I thought it was weird that 2 of my tegus have never hibernated/brumated. They're almost 2 which means they've seen 2 winters... Could it be they didn't sleep because they were underweight and small before I got them? It seems odd because hatchlings will go down if their bodies tell them to..

It's more of curiosity, they still appear to be in great health.


----------



## herpgirl2510 (Jun 13, 2011)

From my understanding some tegus don't hibernate. I wonder if they were being kept at the same temps all year so they did not go down. When I talked to Bobby he said there are people who keep their tegus up for the winter. I hope minewill stay awake or at least one of them.


----------



## herpocrite27 (Jun 13, 2011)

Good luck keeping them awake.
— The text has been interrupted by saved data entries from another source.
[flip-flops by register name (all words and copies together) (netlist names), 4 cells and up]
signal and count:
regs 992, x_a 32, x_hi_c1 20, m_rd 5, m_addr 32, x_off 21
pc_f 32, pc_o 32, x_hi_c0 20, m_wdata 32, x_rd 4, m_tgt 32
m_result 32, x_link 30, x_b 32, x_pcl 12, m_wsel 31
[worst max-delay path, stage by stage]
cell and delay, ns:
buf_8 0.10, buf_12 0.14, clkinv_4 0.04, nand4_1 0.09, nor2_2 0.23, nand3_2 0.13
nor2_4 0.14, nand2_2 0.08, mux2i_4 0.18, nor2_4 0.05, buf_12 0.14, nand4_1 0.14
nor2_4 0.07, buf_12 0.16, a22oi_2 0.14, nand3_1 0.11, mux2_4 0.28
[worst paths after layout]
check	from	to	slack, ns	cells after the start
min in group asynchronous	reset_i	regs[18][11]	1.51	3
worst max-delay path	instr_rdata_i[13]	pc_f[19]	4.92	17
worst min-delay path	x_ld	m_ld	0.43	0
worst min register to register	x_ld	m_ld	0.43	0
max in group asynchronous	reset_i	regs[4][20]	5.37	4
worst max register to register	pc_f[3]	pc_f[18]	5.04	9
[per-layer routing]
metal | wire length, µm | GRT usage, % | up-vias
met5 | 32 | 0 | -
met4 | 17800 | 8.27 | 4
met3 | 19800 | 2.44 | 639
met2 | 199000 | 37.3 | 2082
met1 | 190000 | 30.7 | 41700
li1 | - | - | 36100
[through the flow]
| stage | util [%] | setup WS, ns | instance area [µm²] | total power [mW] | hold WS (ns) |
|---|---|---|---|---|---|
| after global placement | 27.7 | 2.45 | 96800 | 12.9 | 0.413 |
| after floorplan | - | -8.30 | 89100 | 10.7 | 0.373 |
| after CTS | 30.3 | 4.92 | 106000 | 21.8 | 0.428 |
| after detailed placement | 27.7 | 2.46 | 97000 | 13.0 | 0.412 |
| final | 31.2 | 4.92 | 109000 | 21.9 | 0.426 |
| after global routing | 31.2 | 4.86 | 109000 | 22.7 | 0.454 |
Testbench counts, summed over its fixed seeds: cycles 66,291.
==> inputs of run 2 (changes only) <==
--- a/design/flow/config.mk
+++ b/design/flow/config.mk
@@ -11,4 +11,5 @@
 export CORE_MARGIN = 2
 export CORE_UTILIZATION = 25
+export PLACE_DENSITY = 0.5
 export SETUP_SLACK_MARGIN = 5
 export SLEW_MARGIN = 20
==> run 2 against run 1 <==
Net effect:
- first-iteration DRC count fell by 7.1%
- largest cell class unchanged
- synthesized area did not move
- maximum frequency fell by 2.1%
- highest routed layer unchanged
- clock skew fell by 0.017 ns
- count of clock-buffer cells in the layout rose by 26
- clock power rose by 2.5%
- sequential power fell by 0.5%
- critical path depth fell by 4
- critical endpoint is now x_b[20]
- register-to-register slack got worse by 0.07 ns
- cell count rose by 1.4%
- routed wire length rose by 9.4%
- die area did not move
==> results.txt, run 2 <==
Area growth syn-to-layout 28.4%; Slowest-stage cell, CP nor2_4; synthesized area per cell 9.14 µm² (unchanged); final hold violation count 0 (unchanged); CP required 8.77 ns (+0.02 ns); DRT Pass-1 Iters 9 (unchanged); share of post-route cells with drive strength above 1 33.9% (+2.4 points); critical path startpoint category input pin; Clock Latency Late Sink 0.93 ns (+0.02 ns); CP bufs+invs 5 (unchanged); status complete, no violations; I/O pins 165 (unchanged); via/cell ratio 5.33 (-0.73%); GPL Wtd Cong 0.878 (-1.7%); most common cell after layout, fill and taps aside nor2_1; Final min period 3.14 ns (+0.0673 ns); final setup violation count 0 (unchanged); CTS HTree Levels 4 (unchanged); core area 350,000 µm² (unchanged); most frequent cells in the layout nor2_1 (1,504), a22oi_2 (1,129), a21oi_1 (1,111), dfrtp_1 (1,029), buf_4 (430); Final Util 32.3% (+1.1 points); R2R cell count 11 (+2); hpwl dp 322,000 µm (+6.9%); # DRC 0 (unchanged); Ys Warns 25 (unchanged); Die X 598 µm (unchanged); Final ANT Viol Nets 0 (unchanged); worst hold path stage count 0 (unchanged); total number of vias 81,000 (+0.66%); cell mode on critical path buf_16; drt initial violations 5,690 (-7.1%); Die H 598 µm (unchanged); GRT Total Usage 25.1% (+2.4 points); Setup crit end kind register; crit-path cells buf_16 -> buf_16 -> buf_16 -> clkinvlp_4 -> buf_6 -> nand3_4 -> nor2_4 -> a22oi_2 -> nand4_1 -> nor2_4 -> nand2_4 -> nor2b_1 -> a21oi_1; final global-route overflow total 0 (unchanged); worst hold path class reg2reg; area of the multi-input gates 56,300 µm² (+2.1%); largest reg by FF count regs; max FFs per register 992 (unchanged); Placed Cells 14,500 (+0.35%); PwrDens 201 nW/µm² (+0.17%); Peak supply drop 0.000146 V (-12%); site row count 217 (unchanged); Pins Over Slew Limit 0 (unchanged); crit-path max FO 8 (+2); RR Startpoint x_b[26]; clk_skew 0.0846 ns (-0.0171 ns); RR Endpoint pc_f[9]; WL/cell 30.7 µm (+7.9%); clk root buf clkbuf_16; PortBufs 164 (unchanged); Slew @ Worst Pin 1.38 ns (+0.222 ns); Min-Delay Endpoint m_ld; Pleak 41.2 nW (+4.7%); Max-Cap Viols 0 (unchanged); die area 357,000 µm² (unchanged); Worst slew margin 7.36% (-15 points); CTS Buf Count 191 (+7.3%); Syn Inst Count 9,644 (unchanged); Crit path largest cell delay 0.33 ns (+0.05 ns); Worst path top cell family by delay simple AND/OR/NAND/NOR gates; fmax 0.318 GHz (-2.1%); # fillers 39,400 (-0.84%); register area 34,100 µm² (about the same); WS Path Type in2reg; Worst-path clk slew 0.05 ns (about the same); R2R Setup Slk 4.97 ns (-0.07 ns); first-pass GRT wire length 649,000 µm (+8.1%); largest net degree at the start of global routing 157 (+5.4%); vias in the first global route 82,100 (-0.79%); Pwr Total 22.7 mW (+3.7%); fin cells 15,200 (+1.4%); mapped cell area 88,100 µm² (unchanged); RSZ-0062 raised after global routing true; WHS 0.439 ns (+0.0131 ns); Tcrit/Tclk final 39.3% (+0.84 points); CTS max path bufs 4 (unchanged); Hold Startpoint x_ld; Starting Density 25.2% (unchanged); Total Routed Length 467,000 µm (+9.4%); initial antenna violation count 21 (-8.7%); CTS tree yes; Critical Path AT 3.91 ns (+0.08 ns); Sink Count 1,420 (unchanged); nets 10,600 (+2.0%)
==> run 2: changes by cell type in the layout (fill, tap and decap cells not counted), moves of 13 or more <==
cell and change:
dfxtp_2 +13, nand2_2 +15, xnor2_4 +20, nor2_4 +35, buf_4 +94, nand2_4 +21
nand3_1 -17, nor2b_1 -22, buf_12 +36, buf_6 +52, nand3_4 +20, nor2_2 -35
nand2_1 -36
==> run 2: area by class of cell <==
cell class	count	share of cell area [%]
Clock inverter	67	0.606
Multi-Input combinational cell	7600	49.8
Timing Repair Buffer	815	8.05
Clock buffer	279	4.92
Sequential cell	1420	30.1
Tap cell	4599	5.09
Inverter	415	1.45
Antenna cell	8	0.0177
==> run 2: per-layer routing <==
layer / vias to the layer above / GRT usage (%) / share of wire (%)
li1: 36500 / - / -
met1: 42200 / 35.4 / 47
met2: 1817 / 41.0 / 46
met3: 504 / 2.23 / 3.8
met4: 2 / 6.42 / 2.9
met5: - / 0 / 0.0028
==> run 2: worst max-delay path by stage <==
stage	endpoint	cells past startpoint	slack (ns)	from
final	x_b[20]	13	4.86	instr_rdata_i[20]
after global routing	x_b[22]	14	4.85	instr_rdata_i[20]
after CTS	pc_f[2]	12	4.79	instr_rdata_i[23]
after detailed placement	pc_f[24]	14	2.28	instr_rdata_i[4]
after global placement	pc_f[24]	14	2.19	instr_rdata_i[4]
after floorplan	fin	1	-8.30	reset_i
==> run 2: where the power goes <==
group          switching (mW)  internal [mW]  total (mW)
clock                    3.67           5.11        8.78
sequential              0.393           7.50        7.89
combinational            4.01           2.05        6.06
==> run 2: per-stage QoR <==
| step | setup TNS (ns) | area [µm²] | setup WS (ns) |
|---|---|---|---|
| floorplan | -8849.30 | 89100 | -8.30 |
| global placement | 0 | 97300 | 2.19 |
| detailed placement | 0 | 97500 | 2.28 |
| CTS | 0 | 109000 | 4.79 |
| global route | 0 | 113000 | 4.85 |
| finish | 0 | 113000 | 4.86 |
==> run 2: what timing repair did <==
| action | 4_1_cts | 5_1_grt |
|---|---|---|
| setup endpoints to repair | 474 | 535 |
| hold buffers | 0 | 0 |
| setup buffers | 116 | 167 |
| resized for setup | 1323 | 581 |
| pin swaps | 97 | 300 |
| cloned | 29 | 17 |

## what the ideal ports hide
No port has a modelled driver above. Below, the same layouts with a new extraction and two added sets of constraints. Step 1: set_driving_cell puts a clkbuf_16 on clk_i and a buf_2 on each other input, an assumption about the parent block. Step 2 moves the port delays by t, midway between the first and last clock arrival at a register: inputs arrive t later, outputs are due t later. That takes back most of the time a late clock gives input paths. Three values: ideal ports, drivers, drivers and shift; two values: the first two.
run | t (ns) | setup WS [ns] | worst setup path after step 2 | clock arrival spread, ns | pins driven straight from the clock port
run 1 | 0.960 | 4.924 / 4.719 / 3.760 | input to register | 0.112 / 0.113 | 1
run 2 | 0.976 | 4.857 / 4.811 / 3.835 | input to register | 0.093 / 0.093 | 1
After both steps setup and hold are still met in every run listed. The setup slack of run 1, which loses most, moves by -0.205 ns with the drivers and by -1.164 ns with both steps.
I can tell you from experience, "Never" cycle the light to try to make them hibernate and if they want to hibernate, Dont try and keep them up. cycling the lights can cause MBD and continuing to feed them when they are trying to hibernate can cause food to rot in their stomach. If you try to keep light/heat on too long after they have permenantly went into hibernation it makes them burn up too much energy before hibernation. Just let them tell you what they are going to do, it will save you lots of frustration. I wouldnt worry either way, sounds to me like some will and some wont. Just my 2. Good luck with your gu


----------



## Toby_H (Jun 13, 2011)

herpocrite27 said:


> let them tell you what they are going to do



When it comes to the topic of brumation/hibernation... this is the absolute best advice anyone can offer.......


----------



## Rhetoric (Jun 13, 2011)

Thank you everyone. I wasn't planning to try and have anyone go one way or the other over the winter. I just curious why the 2 older tegus haven't done it. They're not going to be bred, other than that is there anything wrong if they decide to just stay up?


----------



## rrcoolj (Jun 14, 2011)

No they will just grow faster because they are up. Tegus kind of do their own thing when it comes to hibernating. As mentioned, the only thing you can do is watch what they do and act accordingly.


----------



## herpgirl2510 (Jun 15, 2011)

I agree on letting the d it if they are going to but leaving the lights on a normal day cycle is not going to hrt them. I am not sure why keepng the lights on would cause mbd I have never read that before can you post a link? If mine go down I would obviously not keep up a 12 hour light cycle.


----------



## herpocrite27 (Jun 28, 2011)

herpgirl2510 said:


> I agree on letting the d it if they are going to but leaving the lights on a normal day cycle is not going to hrt them. I am not sure why keepng the lights on would cause mbd I have never read that before can you post a link? If mine go down I would obviously not keep up a 12 hour light cycle.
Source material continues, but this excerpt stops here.